Description of the task: Repeat precisely the span of lines below that opens with the line containing "export DETAILED_ROUTE_END_ITERATION = 8" and closes with the line containing "fin_util = 0.662", both included.

(Saved entries)
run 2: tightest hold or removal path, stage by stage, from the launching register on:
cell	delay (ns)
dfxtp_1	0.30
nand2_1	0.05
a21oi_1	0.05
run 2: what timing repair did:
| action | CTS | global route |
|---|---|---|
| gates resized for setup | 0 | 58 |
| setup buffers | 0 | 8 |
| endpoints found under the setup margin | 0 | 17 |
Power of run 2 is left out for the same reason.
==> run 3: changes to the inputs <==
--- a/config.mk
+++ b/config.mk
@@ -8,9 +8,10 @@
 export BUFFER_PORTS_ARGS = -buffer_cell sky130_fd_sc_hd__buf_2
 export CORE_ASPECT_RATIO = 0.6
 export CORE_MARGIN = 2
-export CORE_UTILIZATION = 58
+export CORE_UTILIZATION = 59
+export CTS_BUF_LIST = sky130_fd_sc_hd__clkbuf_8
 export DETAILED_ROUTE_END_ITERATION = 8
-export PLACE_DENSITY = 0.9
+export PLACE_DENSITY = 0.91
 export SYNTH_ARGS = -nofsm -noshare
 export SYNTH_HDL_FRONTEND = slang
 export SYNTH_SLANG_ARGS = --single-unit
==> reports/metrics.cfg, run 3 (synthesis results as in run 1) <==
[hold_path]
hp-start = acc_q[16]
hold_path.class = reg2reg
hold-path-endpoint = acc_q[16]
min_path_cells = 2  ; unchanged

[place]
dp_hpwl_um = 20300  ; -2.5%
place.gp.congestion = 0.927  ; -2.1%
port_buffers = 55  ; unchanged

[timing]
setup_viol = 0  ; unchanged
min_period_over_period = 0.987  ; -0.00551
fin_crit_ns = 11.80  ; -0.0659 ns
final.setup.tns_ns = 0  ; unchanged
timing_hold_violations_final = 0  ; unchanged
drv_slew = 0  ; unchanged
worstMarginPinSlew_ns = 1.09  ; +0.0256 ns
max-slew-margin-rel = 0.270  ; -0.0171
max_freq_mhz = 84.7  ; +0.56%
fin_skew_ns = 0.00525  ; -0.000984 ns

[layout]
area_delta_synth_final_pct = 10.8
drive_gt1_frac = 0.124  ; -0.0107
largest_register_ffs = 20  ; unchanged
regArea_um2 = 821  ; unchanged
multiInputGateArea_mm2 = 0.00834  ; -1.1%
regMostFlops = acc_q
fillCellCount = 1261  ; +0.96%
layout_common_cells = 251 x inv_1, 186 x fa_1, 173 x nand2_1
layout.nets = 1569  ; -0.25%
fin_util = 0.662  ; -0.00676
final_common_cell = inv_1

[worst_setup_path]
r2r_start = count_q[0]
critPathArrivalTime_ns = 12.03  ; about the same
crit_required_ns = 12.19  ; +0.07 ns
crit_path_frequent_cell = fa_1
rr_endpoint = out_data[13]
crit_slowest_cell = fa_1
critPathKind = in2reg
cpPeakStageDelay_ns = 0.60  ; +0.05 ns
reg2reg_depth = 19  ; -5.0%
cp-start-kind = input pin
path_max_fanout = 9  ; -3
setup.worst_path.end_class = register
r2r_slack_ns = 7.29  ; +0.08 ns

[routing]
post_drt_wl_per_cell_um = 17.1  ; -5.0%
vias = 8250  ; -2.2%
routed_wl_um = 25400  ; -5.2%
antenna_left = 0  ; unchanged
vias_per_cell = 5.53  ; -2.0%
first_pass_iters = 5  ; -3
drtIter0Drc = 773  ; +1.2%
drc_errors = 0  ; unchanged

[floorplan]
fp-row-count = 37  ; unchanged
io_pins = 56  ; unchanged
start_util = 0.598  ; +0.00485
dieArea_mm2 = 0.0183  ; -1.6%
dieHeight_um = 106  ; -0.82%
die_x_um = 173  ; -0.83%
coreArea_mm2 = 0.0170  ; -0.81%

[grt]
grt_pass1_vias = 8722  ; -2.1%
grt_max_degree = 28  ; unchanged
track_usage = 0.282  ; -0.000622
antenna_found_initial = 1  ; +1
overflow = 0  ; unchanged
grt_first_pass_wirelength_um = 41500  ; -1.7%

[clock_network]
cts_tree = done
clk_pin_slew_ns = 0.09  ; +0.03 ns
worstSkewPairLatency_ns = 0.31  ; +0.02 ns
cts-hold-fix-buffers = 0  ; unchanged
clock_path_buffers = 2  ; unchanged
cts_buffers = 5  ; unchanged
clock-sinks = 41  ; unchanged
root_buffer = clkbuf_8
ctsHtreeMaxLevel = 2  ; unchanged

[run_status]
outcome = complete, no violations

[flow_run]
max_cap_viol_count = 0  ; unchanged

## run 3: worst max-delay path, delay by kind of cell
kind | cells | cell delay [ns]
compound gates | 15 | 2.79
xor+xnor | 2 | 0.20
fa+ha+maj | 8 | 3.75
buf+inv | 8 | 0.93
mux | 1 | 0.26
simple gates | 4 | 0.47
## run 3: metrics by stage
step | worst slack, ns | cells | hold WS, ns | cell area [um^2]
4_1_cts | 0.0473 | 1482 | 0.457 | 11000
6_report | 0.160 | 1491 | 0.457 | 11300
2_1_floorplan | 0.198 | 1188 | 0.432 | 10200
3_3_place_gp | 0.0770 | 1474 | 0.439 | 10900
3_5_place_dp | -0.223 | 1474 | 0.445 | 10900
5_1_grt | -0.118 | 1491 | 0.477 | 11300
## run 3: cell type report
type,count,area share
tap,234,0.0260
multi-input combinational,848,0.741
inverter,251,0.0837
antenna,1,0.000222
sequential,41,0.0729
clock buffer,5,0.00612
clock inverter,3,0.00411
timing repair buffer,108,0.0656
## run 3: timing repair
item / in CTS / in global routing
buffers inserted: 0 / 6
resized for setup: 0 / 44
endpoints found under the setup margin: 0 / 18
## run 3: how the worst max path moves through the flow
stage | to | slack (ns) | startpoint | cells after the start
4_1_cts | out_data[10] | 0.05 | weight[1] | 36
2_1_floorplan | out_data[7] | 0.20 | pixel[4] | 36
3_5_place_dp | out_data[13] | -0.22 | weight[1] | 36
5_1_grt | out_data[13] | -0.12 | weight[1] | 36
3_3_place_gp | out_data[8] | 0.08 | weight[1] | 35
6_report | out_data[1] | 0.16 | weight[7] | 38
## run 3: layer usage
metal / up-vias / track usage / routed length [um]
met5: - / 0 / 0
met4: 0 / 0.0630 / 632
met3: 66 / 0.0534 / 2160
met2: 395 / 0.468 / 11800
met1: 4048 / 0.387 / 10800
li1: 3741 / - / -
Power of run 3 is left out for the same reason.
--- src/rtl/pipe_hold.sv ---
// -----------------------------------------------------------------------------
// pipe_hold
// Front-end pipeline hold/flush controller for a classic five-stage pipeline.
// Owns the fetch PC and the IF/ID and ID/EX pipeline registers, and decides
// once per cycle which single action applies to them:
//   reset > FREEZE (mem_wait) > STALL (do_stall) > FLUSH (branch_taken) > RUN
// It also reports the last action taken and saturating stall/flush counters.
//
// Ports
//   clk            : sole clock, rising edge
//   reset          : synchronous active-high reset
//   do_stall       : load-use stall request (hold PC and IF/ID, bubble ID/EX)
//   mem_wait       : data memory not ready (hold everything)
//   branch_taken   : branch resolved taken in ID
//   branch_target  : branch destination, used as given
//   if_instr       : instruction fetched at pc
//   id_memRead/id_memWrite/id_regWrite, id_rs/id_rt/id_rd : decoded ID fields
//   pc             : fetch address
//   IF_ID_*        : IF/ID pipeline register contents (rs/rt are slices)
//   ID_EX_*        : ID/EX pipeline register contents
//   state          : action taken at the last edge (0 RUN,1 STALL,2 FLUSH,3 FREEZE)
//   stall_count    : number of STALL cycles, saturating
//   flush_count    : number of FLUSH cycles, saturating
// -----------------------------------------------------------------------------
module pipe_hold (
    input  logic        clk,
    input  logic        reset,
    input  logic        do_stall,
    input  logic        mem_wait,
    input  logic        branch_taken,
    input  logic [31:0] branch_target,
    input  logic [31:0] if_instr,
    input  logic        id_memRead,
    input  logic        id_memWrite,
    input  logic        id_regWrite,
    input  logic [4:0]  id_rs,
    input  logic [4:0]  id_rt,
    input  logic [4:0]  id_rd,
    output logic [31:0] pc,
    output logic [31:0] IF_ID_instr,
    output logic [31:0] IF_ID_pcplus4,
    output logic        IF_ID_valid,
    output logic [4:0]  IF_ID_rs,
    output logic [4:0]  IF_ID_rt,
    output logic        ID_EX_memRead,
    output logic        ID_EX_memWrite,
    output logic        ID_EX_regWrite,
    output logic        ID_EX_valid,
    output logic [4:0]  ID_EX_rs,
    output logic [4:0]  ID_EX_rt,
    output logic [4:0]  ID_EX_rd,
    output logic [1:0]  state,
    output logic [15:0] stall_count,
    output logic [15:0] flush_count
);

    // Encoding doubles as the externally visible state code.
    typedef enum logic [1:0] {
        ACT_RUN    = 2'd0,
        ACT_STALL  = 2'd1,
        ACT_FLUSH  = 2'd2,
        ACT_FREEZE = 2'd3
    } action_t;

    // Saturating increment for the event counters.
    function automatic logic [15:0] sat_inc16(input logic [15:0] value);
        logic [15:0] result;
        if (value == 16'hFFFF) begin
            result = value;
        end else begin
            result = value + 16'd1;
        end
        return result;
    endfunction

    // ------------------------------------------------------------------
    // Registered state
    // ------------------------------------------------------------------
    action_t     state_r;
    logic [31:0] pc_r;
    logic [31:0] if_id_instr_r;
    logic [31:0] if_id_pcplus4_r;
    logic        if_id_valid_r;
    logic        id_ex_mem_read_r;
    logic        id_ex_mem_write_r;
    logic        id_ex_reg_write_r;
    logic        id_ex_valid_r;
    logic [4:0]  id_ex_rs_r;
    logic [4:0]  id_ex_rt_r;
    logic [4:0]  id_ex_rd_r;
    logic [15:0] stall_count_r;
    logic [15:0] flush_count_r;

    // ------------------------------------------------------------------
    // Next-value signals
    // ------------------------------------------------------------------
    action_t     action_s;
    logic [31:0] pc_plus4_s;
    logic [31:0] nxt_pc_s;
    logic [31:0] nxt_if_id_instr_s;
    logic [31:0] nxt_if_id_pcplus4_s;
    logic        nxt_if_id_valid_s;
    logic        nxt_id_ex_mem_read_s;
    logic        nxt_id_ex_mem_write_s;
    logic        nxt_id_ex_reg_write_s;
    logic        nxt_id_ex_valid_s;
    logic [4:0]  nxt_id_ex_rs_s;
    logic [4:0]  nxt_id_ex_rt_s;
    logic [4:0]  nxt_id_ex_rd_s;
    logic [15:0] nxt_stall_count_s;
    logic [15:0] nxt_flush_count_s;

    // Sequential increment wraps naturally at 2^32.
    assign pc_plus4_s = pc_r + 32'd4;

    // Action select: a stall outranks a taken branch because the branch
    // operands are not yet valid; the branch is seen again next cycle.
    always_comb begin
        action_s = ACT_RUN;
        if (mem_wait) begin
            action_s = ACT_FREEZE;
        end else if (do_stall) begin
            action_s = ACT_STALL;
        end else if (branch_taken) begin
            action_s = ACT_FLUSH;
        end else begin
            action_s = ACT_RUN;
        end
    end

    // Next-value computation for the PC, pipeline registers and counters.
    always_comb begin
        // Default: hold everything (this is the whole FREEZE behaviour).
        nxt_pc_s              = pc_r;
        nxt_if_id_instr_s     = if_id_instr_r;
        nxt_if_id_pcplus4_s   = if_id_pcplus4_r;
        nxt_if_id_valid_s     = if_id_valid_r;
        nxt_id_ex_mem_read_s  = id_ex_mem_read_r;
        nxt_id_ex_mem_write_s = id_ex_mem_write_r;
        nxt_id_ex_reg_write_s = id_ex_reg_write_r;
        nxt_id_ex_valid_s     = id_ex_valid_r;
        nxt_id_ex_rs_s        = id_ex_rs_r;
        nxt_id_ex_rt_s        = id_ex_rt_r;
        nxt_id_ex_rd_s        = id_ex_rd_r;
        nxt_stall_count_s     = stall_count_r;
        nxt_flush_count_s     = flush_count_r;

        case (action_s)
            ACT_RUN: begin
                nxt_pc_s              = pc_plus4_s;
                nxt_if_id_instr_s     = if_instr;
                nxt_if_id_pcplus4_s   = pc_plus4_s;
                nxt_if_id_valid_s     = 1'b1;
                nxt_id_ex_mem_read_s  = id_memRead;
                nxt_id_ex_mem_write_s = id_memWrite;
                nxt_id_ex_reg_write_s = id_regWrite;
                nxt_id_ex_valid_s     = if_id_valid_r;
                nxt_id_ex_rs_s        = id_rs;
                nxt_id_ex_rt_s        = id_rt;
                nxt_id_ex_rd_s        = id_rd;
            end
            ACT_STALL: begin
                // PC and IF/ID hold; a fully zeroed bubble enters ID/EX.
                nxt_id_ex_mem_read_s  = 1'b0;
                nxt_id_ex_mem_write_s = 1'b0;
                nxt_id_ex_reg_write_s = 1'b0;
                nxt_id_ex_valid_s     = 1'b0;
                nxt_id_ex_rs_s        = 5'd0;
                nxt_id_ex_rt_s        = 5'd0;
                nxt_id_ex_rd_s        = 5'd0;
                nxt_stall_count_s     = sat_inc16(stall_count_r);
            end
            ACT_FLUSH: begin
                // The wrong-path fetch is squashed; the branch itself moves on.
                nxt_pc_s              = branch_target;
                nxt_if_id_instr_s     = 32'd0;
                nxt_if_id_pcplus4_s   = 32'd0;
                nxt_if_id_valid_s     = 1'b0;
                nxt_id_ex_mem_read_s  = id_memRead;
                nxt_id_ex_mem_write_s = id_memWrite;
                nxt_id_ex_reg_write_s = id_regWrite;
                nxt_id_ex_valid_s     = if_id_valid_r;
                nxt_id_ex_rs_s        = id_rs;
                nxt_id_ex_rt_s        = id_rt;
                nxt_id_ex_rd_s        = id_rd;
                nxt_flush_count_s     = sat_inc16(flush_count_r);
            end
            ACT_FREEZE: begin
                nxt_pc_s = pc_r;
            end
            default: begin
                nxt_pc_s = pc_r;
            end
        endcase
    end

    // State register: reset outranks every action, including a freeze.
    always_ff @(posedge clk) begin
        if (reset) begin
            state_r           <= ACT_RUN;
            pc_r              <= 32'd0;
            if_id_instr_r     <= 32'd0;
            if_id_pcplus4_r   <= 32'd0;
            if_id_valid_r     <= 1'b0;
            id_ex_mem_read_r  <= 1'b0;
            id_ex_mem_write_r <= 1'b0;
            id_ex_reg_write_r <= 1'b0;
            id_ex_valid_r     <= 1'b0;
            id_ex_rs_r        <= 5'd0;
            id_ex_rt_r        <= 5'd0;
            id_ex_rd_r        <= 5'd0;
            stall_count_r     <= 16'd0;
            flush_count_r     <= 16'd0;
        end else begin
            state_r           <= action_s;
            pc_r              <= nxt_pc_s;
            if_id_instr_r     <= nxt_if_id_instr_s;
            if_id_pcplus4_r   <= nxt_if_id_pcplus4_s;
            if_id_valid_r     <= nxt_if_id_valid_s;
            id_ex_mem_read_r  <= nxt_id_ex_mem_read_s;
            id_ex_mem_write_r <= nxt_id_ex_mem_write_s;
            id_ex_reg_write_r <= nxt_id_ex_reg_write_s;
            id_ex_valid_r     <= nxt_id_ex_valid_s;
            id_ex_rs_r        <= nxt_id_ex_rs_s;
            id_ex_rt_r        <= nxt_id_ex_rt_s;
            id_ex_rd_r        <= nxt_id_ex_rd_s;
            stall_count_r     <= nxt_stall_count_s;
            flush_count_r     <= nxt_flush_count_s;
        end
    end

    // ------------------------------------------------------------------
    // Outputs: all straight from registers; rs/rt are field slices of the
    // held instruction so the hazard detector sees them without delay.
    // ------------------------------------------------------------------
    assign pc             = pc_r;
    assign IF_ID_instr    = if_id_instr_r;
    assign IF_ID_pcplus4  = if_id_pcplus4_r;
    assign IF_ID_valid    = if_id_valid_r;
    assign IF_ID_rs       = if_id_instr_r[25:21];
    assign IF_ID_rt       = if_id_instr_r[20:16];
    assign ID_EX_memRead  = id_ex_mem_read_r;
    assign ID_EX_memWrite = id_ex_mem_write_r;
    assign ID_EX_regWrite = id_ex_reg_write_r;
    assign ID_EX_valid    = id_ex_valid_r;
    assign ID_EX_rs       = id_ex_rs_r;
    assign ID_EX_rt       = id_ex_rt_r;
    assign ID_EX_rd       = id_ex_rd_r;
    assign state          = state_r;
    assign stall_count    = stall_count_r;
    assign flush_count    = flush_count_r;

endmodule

Response:
 export DETAILED_ROUTE_END_ITERATION = 8
-export PLACE_DENSITY = 0.9
+export PLACE_DENSITY = 0.91
 export SYNTH_ARGS = -nofsm -noshare
 export SYNTH_HDL_FRONTEND = slang
 export SYNTH_SLANG_ARGS = --single-unit
==> reports/metrics.cfg, run 3 (synthesis results as in run 1) <==
[hold_path]
hp-start = acc_q[16]
hold_path.class = reg2reg
hold-path-endpoint = acc_q[16]
min_path_cells = 2  ; unchanged

[place]
dp_hpwl_um = 20300  ; -2.5%
place.gp.congestion = 0.927  ; -2.1%
port_buffers = 55  ; unchanged

[timing]
setup_viol = 0  ; unchanged
min_period_over_period = 0.987  ; -0.00551
fin_crit_ns = 11.80  ; -0.0659 ns
final.setup.tns_ns = 0  ; unchanged
timing_hold_violations_final = 0  ; unchanged
drv_slew = 0  ; unchanged
worstMarginPinSlew_ns = 1.09  ; +0.0256 ns
max-slew-margin-rel = 0.270  ; -0.0171
max_freq_mhz = 84.7  ; +0.56%
fin_skew_ns = 0.00525  ; -0.000984 ns

[layout]
area_delta_synth_final_pct = 10.8
drive_gt1_frac = 0.124  ; -0.0107
largest_register_ffs = 20  ; unchanged
regArea_um2 = 821  ; unchanged
multiInputGateArea_mm2 = 0.00834  ; -1.1%
regMostFlops = acc_q
fillCellCount = 1261  ; +0.96%
layout_common_cells = 251 x inv_1, 186 x fa_1, 173 x nand2_1
layout.nets = 1569  ; -0.25%
fin_util = 0.662  ; -0.00676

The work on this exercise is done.